財務分析 第1問 問12 退職給付会計に関する問題
退職給付会計に関する記述のうち、正しいものはどれですか。
- 退職給付見込額の勤務期間への配分には、給付算定式基準を用いなければならない。
- 退職給付債務とは、退職給付のうち、決算日までに発生していると認められる部分の割引前の金額をいう。
- 勤務費用とは、1期間の労働の対価として発生したと認められる退職給付の現在価値をいう。
- 利息費用とは、期首時点における退職給付債務について、期末までの時の経過により発生する計算上の利息であり、信用リスクの高い社債の利回りを用いて算定する。
解答
解答:C
- 期間定額基準と給付算定式基準のいずれか選択適用による。
- 認識時点までに発生していると認められる部分を割引いたものである。
- 正しい。
- 安全性の高い債券の利回りを基礎にして決定された割引率を適用する。
退職給付
従業員の退職時または退職後に企業が支払う一時金や年金。その費用は、企業が一時金や年金を支払ったときではなく、従業員が労働を提供したときに認識される。将来の退職一時金または退職年金の支払総額を見積もったあと、退職時の現在価値に直したうえでその額を退職時までの各勤務期間に配分する。

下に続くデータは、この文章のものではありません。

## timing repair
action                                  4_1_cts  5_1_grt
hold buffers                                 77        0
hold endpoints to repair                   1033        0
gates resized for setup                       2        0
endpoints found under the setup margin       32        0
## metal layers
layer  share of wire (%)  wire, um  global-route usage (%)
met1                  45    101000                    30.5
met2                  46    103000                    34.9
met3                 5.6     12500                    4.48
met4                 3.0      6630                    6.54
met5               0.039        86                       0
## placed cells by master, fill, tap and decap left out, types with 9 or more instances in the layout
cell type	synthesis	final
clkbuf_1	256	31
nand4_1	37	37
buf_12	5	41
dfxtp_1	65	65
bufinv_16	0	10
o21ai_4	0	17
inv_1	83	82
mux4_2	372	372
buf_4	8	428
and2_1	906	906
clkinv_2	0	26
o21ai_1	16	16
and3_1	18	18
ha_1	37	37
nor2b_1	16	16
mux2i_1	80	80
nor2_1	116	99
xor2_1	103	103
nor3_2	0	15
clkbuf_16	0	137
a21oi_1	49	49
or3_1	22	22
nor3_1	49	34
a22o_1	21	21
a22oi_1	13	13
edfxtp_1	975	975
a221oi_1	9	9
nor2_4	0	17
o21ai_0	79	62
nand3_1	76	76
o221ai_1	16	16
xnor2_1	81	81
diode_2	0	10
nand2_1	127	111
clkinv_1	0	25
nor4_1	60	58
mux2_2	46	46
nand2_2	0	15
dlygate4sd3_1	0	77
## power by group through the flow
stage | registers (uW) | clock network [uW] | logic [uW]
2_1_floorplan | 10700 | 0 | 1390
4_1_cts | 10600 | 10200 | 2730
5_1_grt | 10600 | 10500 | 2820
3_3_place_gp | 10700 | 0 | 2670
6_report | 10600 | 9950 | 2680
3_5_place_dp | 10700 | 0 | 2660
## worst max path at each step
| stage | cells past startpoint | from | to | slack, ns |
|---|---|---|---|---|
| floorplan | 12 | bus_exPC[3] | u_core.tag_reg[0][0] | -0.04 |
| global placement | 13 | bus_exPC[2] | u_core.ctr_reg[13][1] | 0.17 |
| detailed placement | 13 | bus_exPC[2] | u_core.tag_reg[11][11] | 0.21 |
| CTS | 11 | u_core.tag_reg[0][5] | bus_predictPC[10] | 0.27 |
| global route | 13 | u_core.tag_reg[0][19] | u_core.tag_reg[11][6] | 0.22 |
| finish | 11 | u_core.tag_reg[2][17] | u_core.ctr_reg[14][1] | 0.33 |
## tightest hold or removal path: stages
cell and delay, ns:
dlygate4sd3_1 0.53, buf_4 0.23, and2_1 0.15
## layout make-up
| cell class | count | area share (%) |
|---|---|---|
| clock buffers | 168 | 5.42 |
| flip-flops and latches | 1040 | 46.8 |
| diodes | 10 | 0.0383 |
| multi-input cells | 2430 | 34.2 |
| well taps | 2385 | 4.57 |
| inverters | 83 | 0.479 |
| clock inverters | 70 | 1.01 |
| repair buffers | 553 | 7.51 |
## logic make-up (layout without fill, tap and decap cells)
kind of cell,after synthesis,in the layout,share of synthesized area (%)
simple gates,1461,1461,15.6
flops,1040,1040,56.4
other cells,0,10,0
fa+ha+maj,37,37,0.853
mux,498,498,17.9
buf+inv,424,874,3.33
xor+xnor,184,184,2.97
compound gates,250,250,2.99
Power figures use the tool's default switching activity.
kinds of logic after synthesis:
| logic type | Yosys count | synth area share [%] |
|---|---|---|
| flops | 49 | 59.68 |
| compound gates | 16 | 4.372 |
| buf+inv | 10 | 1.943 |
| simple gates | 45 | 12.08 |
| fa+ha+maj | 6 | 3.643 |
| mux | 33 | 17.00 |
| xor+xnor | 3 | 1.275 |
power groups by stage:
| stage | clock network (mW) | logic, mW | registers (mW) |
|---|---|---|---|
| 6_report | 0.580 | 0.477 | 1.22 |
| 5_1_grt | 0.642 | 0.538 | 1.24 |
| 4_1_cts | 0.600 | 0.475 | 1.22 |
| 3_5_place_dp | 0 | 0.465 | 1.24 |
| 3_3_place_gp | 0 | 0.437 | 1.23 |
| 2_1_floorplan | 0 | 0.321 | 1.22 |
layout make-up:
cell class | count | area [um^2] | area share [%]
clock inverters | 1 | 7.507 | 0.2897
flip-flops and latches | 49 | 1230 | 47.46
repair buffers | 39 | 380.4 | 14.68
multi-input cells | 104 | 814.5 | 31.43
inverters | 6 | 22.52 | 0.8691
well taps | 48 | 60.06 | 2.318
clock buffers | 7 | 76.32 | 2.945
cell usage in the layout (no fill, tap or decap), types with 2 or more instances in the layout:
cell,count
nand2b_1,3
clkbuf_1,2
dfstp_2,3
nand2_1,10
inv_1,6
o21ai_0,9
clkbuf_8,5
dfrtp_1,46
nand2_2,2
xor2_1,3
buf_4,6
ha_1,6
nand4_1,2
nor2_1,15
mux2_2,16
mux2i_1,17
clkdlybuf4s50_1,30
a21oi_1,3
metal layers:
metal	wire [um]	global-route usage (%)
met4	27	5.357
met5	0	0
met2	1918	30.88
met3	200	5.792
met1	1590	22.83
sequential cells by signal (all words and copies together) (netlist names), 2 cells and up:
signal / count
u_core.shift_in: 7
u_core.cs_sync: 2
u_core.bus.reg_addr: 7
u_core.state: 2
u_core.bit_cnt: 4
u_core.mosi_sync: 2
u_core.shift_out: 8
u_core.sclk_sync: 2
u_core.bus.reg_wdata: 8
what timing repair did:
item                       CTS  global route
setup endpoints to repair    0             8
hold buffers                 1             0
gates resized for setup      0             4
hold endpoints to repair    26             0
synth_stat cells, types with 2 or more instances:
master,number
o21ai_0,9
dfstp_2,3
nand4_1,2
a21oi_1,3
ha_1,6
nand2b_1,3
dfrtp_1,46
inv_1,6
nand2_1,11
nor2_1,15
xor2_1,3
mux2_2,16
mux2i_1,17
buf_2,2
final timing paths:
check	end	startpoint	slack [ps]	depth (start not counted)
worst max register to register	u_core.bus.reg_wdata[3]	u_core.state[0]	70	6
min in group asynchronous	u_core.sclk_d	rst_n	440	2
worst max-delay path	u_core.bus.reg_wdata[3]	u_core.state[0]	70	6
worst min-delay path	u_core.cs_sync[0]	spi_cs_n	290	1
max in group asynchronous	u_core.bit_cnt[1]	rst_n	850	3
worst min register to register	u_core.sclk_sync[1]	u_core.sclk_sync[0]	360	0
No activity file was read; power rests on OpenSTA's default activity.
## src/rtl/e603_mrom_scan.sv

```systemverilog
// e603_mrom_scan -- walks a block of words on a read-only ICB port and adds
// them up.
//
// A scan issues one read at a time, starting at base_addr and stepping by one
// word. Each good response is added into sum, modulo 2^DW. An error response
// stops the scan and sets err. The end of a scan is marked by a one-cycle
// done pulse.
//
// Ports
//   clk, rst_n          clock; asynchronous active-low reset
//   start               one-cycle request, accepted only when idle
//   base_addr           byte start address; bits [1:0] are ignored
//   word_cnt            number of words to read
//   busy, done          scan in flight / one-cycle completion pulse
//   sum, err            checksum and error flag, held until the next start
//   icb_cmd_*           command channel (reads only)
//   icb_rsp_*           response channel
module e603_mrom_scan #(
  parameter int AW = 12,
  parameter int DW = 32,
  parameter int CW = 11
) (
  input  logic          clk,
  input  logic          rst_n,
  input  logic          start,
  input  logic [AW-1:0] base_addr,
  input  logic [CW-1:0] word_cnt,
  output logic          busy,
  output logic          done,
  output logic [DW-1:0] sum,
  output logic          err,
  output logic          icb_cmd_valid,
  input  logic          icb_cmd_ready,
  output logic [AW-1:0] icb_cmd_addr,
  output logic          icb_cmd_read,
  input  logic          icb_rsp_valid,
  output logic          icb_rsp_ready,
  input  logic          icb_rsp_err,
  input  logic [DW-1:0] icb_rsp_rdata
);

  typedef enum logic [1:0] {IDLE, CMD, WAIT, DONE} state_t;

  state_t        state, state_nxt;
  logic [AW-3:0] base_w;
  logic [CW-1:0] cnt, idx, idx_inc;
  logic          accept, cmd_hs, rsp_hs, last;
  logic          unused_ok;

  // The byte offset bits of the base address carry no information.
  assign unused_ok = ^base_addr[1:0];

  assign accept  = (state == IDLE) && start;
  assign cmd_hs  = icb_cmd_valid && icb_cmd_ready;
  // In CMD a response only counts when it arrives together with the command
  // handshake. With at most one read outstanding, any earlier response is
  // stray and is ignored.
  assign rsp_hs  = icb_rsp_valid &&
                   (((state == CMD) && icb_cmd_ready) || (state == WAIT));
  assign idx_inc = idx + CW'(1);
  assign last    = (idx_inc == cnt);

  assign busy          = (state == CMD) || (state == WAIT);
  assign done          = (state == DONE);
  assign icb_cmd_valid = (state == CMD);
  assign icb_rsp_ready = busy;
  assign icb_cmd_read  = 1'b1;
  // The address is built in word units, so stepping past the top of the
  // address space wraps back to word 0.
  assign icb_cmd_addr  = {base_w + (AW-2)'(idx), 2'b00};

  always_ff @(posedge clk or negedge rst_n) begin
    if (!rst_n) state <= IDLE;
    else        state <= state_nxt;
  end

  always_comb begin
    state_nxt = state;
    case (state)
      IDLE: if (start) state_nxt = (word_cnt == '0) ? DONE : CMD;
      CMD:
        if (cmd_hs) begin
          if (icb_rsp_valid) state_nxt = (icb_rsp_err || last) ? DONE : CMD;
          else               state_nxt = WAIT;
        end
      WAIT: if (icb_rsp_valid) state_nxt = (icb_rsp_err || last) ? DONE : CMD;
      DONE: state_nxt = IDLE;
      default: state_nxt = IDLE;
    endcase
  end

  always_ff @(posedge clk or negedge rst_n) begin
    if (!rst_n) begin
      base_w <= '0;
      cnt    <= '0;
      idx    <= '0;
      sum    <= '0;
      err    <= 1'b0;
    end else if (accept) begin
      base_w <= base_addr[AW-1:2];
      cnt    <= word_cnt;
      idx    <= '0;
      sum    <= '0;
      err    <= 1'b0;
    end else if (rsp_hs) begin
      if (icb_rsp_err) begin
        err <= 1'b1;
      end else begin
        sum <= sum + icb_rsp_rdata;
        idx <= idx_inc;
      end
    end
  end

endmodule

```

## config.mk

```make
export PLATFORM = sky130hd
export DESIGN_NAME = e603_mrom_scan
export DESIGN_NICKNAME = d
export VERILOG_FILES = /design/src/rtl/e603_mrom_scan.sv
export SDC_FILE = /design/constraint.sdc
export NUM_CORES = 1
export LEC_CHECK = 0
export CORE_MARGIN = 2
export CORE_UTILIZATION = 37
export CTS_BUF_LIST = sky130_fd_sc_hd__clkbuf_4 sky130_fd_sc_hd__clkbuf_8
export DETAILED_ROUTE_END_ITERATION = 7
export PLACE_DENSITY_LB_ADDON = 0.05
export SKIP_LAST_GASP = 1
export SLEW_MARGIN = 20
export SYNTH_ARGS = -nofsm -noshare
export SYNTH_HDL_FRONTEND = slang
export SYNTH_SLANG_ARGS = --single-unit
```

## constraint.sdc

```tcl
create_clock -name clk -period 4.4 [get_ports clk]
set_input_delay 0.44 -clock clk [delete_from_list [all_inputs] [get_ports clk]]
set_output_delay 0.44 -clock clk [all_outputs]
set_load 0.03 [all_outputs]
```

## After elaboration in Yosys (flattened, before gate mapping)

Cells that the tools add are included.

| operators by class | value |
|---|---|
| reductions and logical operators | 13 |
| equal/unequal tests | 8 |
| mux-type cells | 16 |
| add/sub/neg operators | 3 |

Operator list:

| cell | number |
|---|---|
| 2-to-1 mux 32 bit | 3 |
| 2-to-1 mux 11 bit | 3 |
| adder 32 bit | 1 |
| 2-to-1 mux 2 bit | 6 |
| adder 11 x 1 -> 11 bit, second input constant | 1 |
| equality test 11 bit | 1 |
| logical NOT 11 bit | 1 |
| adder 10 bit | 1 |
| one-hot mux 2 bit (4 select lines) | 1 |
| equality test 2 bit, second input constant | 2 |
| inequality test 2 x 1 -> 1 bit, second input constant | 2 |
| inequality test 2 bit, second input constant | 2 |
| AND reduction 2 bit | 2 |
| nonzero test 2 bit | 2 |
| logical AND 1 bit | 3 |
| logical OR 1 bit | 3 |
| 2-to-1 mux 1 bit | 3 |
| AND reduction 3 bit | 1 |
| equality test 2 x 1 -> 1 bit, second input constant | 1 |
| logical NOT 2 bit | 1 |

| storage, ports and cells | value |
|---|---|
| word-level logic and storage cells | 46 |
| register bits after elaboration | 67 |

## Depth between registers and ports, before layout

| depth | value |
|---|---|
| depth in word-level cells | 7 |
| gate-level depth with buffers | 11 |

## Least setup slack after synthesis

Ideal clock, no wire load.

| timing path | value |
|---|---|
| path kind | flip-flop to output port |
| from | reg idx[1] |
| to | out icb_cmd_addr[11] |
| arrival | 2.420 ns |
| stages on the path, launching flop included | 10 |
| buffers on the path | 0 |
| data required time | 3.960 ns |
| slack | 1.540 ns |
| path through | dfrtp_1 > ha_1 > a21o_1 > a21oi_1 > o21ai_0 > a21oi_1 > o21bai_1 > a21oi_1 > nor2_1 > a211oi_1 |

| on the way | value |
|---|---|
| cells in the longest elaborated chain, start to end | 1 |

RTL lines:

| element | line | text |
|---|---|---|
| from (decl) | 46 | `logic [CW-1:0] cnt, idx, idx_inc;` |
| from (signal assigned) | 110 | `idx <= idx_inc;` |
| adder 10 bit | 70 | `assign icb_cmd_addr = {base_w + (AW-2)'(idx), 2'b00};` |
| to (decl) | 34 | `output logic [AW-1:0] icb_cmd_addr,` |

No other way between the ends.

## Worst setup path after layout

| timing path | value |
|---|---|
| from | reg idx[0] |
| to | out icb_cmd_addr[10] |

Same word-level chain as after synthesis.

==> reports/metrics.csv <==
stage,metric,value,unit
run_status,status,finished clean,
logic_synthesis,library cells used by synthesis,61,
sta,Slew HR,0.411,
clocking,Bufs on Longest Clock Path,2,
clocking,clock-pin transition on the worst setup and hold timing paths,0.08,ns
logic_synthesis,Main synth FF type,dfrtp_1,
flow_run,Max Cap Violations,0,
layout,ratio of cells with drive above 1 in the final layout,0.0513,
routing,WL final,14100,um
sta,final worst-path cycle share,0.842,
sta,final worst slack,0.695,ns
logic_synthesis,Yosys warning total,0,
routing,Initial DRC Count,204,
layout,Inserted Diodes,0,
clocking,post-CTS setup buffer count,0,
routing,DR vias/cell,5.27,
placed_design,post-detail-place hpwl,10200,um
worst_setup_path,CP Buf/Inv Count,2,
logic_synthesis,Syn Inst Count,643,
worst_setup_path,crit-path leading delay family,compound AO/OA/AOI/OAI gates,
global_route,first-pass GRT wire length,23300,um
clocking,Clock Sinks,67,
clocking,Hold Buf Count CTS,0,
worst_setup_path,CP Data Required Time,3.96,ns
logic_synthesis,post-synth top area share,0.322,
power_and_ir_drop,Static Leak,3.01,nW
sta,Clock Skew,0.00501,ns
floorplanning,die height,123,um
logic_synthesis,sequential-to-total area share from yosys stat,0.322,
sta,Final TNS setup,0,ns
floorplanning,Core Box Area,0.0138,sq mm
global_route,vias in the first global route,4780,
sta,Setup-failing EPs final,0,
logic_synthesis,#FFs+latches synth,67,
worst_setup_path,Worst path max stage delay,0.68,ns
routing,DRT Pass-1 Iters,4,
floorplanning,die area,0.0151,sq mm
clocking,post-CTS sizing,0,
floorplanning,DIE WIDTH,123,um
power_and_ir_drop,PD cells,627,mW/mm^2
logic_synthesis,number of enable flip-flop cells after synthesis,0,
worst_setup_path,CP max stage cell,clkdlybuf4s50_1,
floorplanning,row cnt,43,
clocking,clk root buf,clkbuf_8,
layout,FILL cells,1361,
sta,Slew @ Worst Pin,0.883,ns
worst_hold_path,hold crit path type,input port to async pin,
sta,minimum clock period,3.70,ns
global_route,GRT Total Usage,0.198,
clocking,H-tree Lvls,3,
routing,vias,4853,
power_and_ir_drop,"Power, Total",4.15,mW
placed_design,routability cong.,0.842,
clocking,TritonCTS Buffers,9,
logic_synthesis,Mapped Area,0.00521,sq mm
placed_design,Setup WS pre-CTS,0.854,ns
sta,RSZ-0062 raised after global routing,false,
layout,synthesis-to-layout area growth,26.8,%
layout,# nets final,845,
sta,final hold violations,0,
clocking,TritonCTS clock tree,built,
worst_setup_path,Worst setup EP type,output port,
worst_setup_path,Crit Path Category,flip-flop to output port,
worst_setup_path,worst path arrival time,3.26,ns
routing,DRT antenna net count,0,
global_route,initial antenna violation count,0,
worst_setup_path,cells along the critical path,"ha_1, inv_1, fa_1, nor2b_1, o21ai_0, a21boi_0, o21ai_0, nand2b_1, a21o_1, a21oi_1, xnor2_1, clkdlybuf4s50_1",
routing,DR DRC count,0,
logic_synthesis,Yosys top cell by area,dfrtp_1,
logic_synthesis,Area contributors post-synth,"dfrtp_1 32%, ha_1 11%, nand2_1 9.1%",
global_route,grt ovf,0,
power_and_ir_drop,peak supply drop,0.268,mV
sta,fmax,270,MHz
sta,fin. max-slew vios,0,
floorplanning,I/O Pins,111,
worst_setup_path,CP Max Fanout,5,
placed_design,port bufs,105,
logic_synthesis,async set-reset flop share out of synthesis,1.00,
logic_synthesis,post-synthesis area per instance,8.11,sq um
global_route,pin count of the biggest net entering global routing,50,
routing,Avg WL per Cell,15.3,um
floorplanning,Initial Util,0.377,
clocking,Worst-Skew Late Latency,0.37,ns
worst_setup_path,cell mode on critical path,o21ai_0,
worst_setup_path,startpoint types,flip-flop,
Yosys cell counts (7+ instances only):
| cell type | instances |
|---|---|
| a21o_1 | 12 |
| a211oi_1 | 7 |
| clkbuf_1 | 18 |
| and2_1 | 7 |
| a21oi_1 | 55 |
| nand2_1 | 126 |
| ha_1 | 46 |
| xor2_1 | 19 |
| a31oi_1 | 7 |
| and3_1 | 8 |
| nand3_1 | 22 |
| inv_1 | 26 |
| dfrtp_1 | 67 |
| nor3_1 | 12 |
| xnor2_1 | 28 |
| o21ai_0 | 32 |
| nor4_1 | 7 |
| nor2_1 | 33 |
registers in the layout, summed over array words and instances (netlist names):
name / cells
sum: 32
cnt: 11
idx: 11
base_w: 10
state: 2
err: 1
layout make-up:
type                            count  area, sq um  share of cell area
Sequential cell                    67         1680               0.254
Timing Repair Buffer              111         1090               0.165
Inverter                           26         97.6              0.0148
Clock buffer                       12          153              0.0231
Clock inverter                      4         50.0             0.00757
Tap cell                          180          225              0.0341
Multi-Input combinational cell    521         3320               0.502
layer usage:
layer,vias up,global-route usage,wire (um)
met3,11,0.0539,575
li1,2440,-,-
met1,2322,0.244,6440
met4,0,0.0510,156
met2,80,0.340,6960
met5,-,0,0
metrics by stage:
step / cells / util / cell area [sq um] / hold slack, ns
after floorplan: 644 / - / 5220 / 0.144
after global placement: 905 / 0.463 / 6410 / 0.469
after detailed placement: 905 / 0.463 / 6410 / 0.474
after CTS: 921 / 0.478 / 6610 / 0.176
after global routing: 921 / 0.478 / 6610 / 0.204
final: 921 / 0.478 / 6610 / 0.145
cells in the final DEF (no fill, tap or decap), types with 8 or more instances in the layout:
cell type        synthesis  final
clkbuf_8                 0     10
nor3_1                  12     12
nor2_1                  33     33
a21oi_1                 55     55
ha_1                    46     46
nand2_1                126    126
and3_1                   8      8
xnor2_1                 28     28
o21ai_0                 32     32
nand3_1                 22     21
inv_1                   26     26
xor2_1                  19     19
clkdlybuf4s50_1          0    104
dfrtp_1                 67     67
a21o_1                  12     12
power by group:
part / internal, mW / switching, mW
Clock: 0.289 / 0.260
Sequential: 0.843 / 0.192
Combinational: 1.08 / 1.49
Total: 2.21 / 1.94
path summary, 6_finish.rpt:
path	cells past startpoint	slack [ns]	startpoint	endpoint
worst max-delay path	12	0.70	idx[0]$_DFFE_PN0P_	icb_cmd_addr[10]
worst min-delay path	1	0.14	rst_n	base_w[7]$_DFFE_PN0P_
worst max register to register	11	1.38	sum[0]$_DFFE_PN0P_	sum[28]$_DFFE_PN0P_
worst min register to register	2	0.49	base_w[2]$_DFFE_PN0P_	base_w[2]$_DFFE_PN0P_
max in group asynchronous	2	3.27	rst_n	sum[23]$_DFFE_PN0P_
min in group clk	2	0.49	base_w[2]$_DFFE_PN0P_	base_w[2]$_DFFE_PN0P_
cell families after synthesis:
group | after synthesis | share of synthesized area
XOR/XNOR | 47 | 0.0790
adder cells (fa/ha/maj) | 48 | 0.118
AND/OR/NAND/NOR | 262 | 0.238
flip-flops | 67 | 0.322
buffers and inverters | 56 | 0.0437
other | 2 | 0.00144
multiplexers | 2 | 0.00384
AO/OA/AOI/OAI | 159 | 0.195
Note: power is estimated with default switching activity, not from simulation.
## src/rtl/decode_stage.sv

```systemverilog
// decode_stage: register file with write-first bypass, control/immediate decode and the
// ID/EX register, with valid/ready handshake, load-use stall and flush.
module decode_stage #(
    parameter int XLEN = 32,
    parameter int NREG = 32,
    localparam int AW = $clog2(NREG)
) (
    input  logic            clk,
    input  logic            rst,
    input  logic            flush,
    input  logic            in_valid,
    output logic            in_ready,
    input  logic [31:0]     inst,
    input  logic [XLEN-1:0] in_pc,
    input  logic            wb_en,
    input  logic [AW-1:0]   wb_addr,
    input  logic [XLEN-1:0] wb_data,
    output logic            out_valid,
    input  logic            out_ready,
    output logic [XLEN-1:0] out_pc,
    output logic [XLEN-1:0] out_rs1_data,
    output logic [XLEN-1:0] out_rs2_data,
    output logic [AW-1:0]   out_rs1,
    output logic [AW-1:0]   out_rs2,
    output logic [AW-1:0]   out_rd,
    output logic [XLEN-1:0] out_imm,
    output logic [1:0]      out_ALUOp,
    output logic            out_RegWrite,
    output logic            out_ALUSrc,
    output logic            out_MemWrite,
    output logic            out_MemRead,
    output logic            out_MemtoReg,
    output logic [1:0]      out_Branch,
    output logic            out_is_jal,
    output logic            out_illegal
);
    logic [XLEN-1:0] r_rf [NREG];
    logic            r_valid;
    logic [XLEN-1:0] r_pc, r_rs1_data, r_rs2_data, r_imm;
    logic [AW-1:0]   r_rs1, r_rs2, r_rd;
    logic [10:0]     r_ctrl;
    logic [AW-1:0]   w_rs1, w_rs2, w_rd;
    logic [10:0]     w_ctrl;
    logic [XLEN-1:0] w_imm, w_rs1_data, w_rs2_data;
    logic            w_use1, w_use2, w_hazard, w_advance, w_accept, w_wr;

    assign w_rs1 = inst[15 +: AW];
    assign w_rs2 = inst[20 +: AW];
    assign w_rd  = inst[7 +: AW];

    // ctrl = {ALUOp[1:0], RegWrite, ALUSrc, MemWrite, MemRead, MemtoReg, Branch[1:0], is_jal, illegal}
    always_comb begin
        w_ctrl = 11'b00000000001;
        w_imm  = '0;
        w_use2 = 1'b0;
        case (inst[6:0])
            7'b0110011: begin w_ctrl = 11'b10100000000; w_use2 = 1'b1; end
            7'b0010011: begin w_ctrl = 11'b11110000000; w_imm = XLEN'($signed(inst[31:20])); end
            7'b0000011: begin w_ctrl = 11'b00110110000; w_imm = XLEN'($signed(inst[31:20])); end
            7'b0100011: begin
                w_ctrl = 11'b00011000000;
                w_use2 = 1'b1;
                w_imm  = XLEN'($signed({inst[31:25], inst[11:7]}));
            end
            7'b1100011: begin
                w_ctrl = {9'b010000000, inst[14] ? 2'b10 : 2'b01, 2'b00} >> 2;
                w_ctrl = {2'b01, 5'b00000, inst[14] ? 2'b10 : 2'b01, 2'b00};
                w_use2 = 1'b1;
                w_imm  = XLEN'($signed({inst[31], inst[7], inst[30:25], inst[11:8], 1'b0}));
            end
            7'b1101111: begin
                w_ctrl = 11'b00100001110;
                w_imm  = XLEN'($signed({inst[31], inst[19:12], inst[20], inst[30:21], 1'b0}));
            end
            default: ;
        endcase
    end

    assign w_use1     = ~w_ctrl[1] & ~w_ctrl[0];
    assign w_wr       = wb_en && wb_addr != '0;
    assign w_rs1_data = w_rs1 == '0 ? '0 : (wb_en && wb_addr == w_rs1) ? wb_data : r_rf[w_rs1];
    assign w_rs2_data = w_rs2 == '0 ? '0 : (wb_en && wb_addr == w_rs2) ? wb_data : r_rf[w_rs2];
    assign w_hazard   = r_valid & r_ctrl[5] & (r_rd != '0) & in_valid &
                        ((w_use1 & (w_rs1 == r_rd)) | (w_use2 & (w_rs2 == r_rd)));
    assign w_advance  = ~r_valid | out_ready;
    assign w_accept   = w_advance & in_valid & ~w_hazard;
    assign in_ready   = rst & (flush | (w_advance & ~w_hazard));

    always_ff @(posedge clk) begin
        if (!rst) begin
            for (int i = 0; i < NREG; i++) r_rf[i] <= '0;
            r_valid    <= 1'b0;
            r_pc       <= '0;
            r_rs1_data <= '0;
            r_rs2_data <= '0;
            r_imm      <= '0;
            r_rs1      <= '0;
            r_rs2      <= '0;
            r_rd       <= '0;
            r_ctrl     <= '0;
        end else begin
            if (w_wr) r_rf[wb_addr] <= wb_data;
            if (flush) begin
                r_valid <= 1'b0;
            end else if (w_advance) begin
                r_valid <= w_accept;
                if (w_accept) begin
                    r_pc       <= in_pc;
                    r_rs1_data <= w_rs1_data;
                    r_rs2_data <= w_rs2_data;
                    r_imm      <= w_imm;
                    r_rs1      <= w_rs1;
                    r_rs2      <= w_rs2;
                    r_rd       <= w_rd;
                    r_ctrl     <= w_ctrl;
                end
            end else begin
                // a held instruction must not keep a stale operand across a writeback
                if (w_wr && wb_addr == r_rs1) r_rs1_data <= wb_data;
                if (w_wr && wb_addr == r_rs2) r_rs2_data <= wb_data;
            end
        end
    end

    assign out_valid    = r_valid;
    assign out_pc       = r_pc;
    assign out_rs1_data = r_rs1_data;
    assign out_rs2_data = r_rs2_data;
    assign out_imm      = r_imm;
    assign out_rs1      = r_rs1;
    assign out_rs2      = r_rs2;
    assign out_rd       = r_rd;
    assign {out_ALUOp, out_RegWrite, out_ALUSrc, out_MemWrite, out_MemRead, out_MemtoReg,
            out_Branch, out_is_jal, out_illegal} = r_ctrl;
endmodule

```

各期に配分された額をさらに現時点の価値まで割り引いたものがその期の費用となる。
退職時に見込まれる退職給付の総額(退職給付見込額)を各勤務期間に配分する方法としては、下記の2通りがある。
①期間定額基準・・・勤務時間を基準とする方法
②給付算定式基準・・・退職給付制度の給付算定式に従って各勤務期間に帰属させた給付に基づき見積った額を、退職給付見込額の各期の発生額とする方法
退職給付債務
認識時点までに発生していると認められる退職給付の現在価値1年目は1年間の労働の対価として発生した退職給付の現在価値であり、2年目以降は該当年の労働対価の現在価値に加え、前年度までの退職給付の利息分が該当年の退職給付債務となる。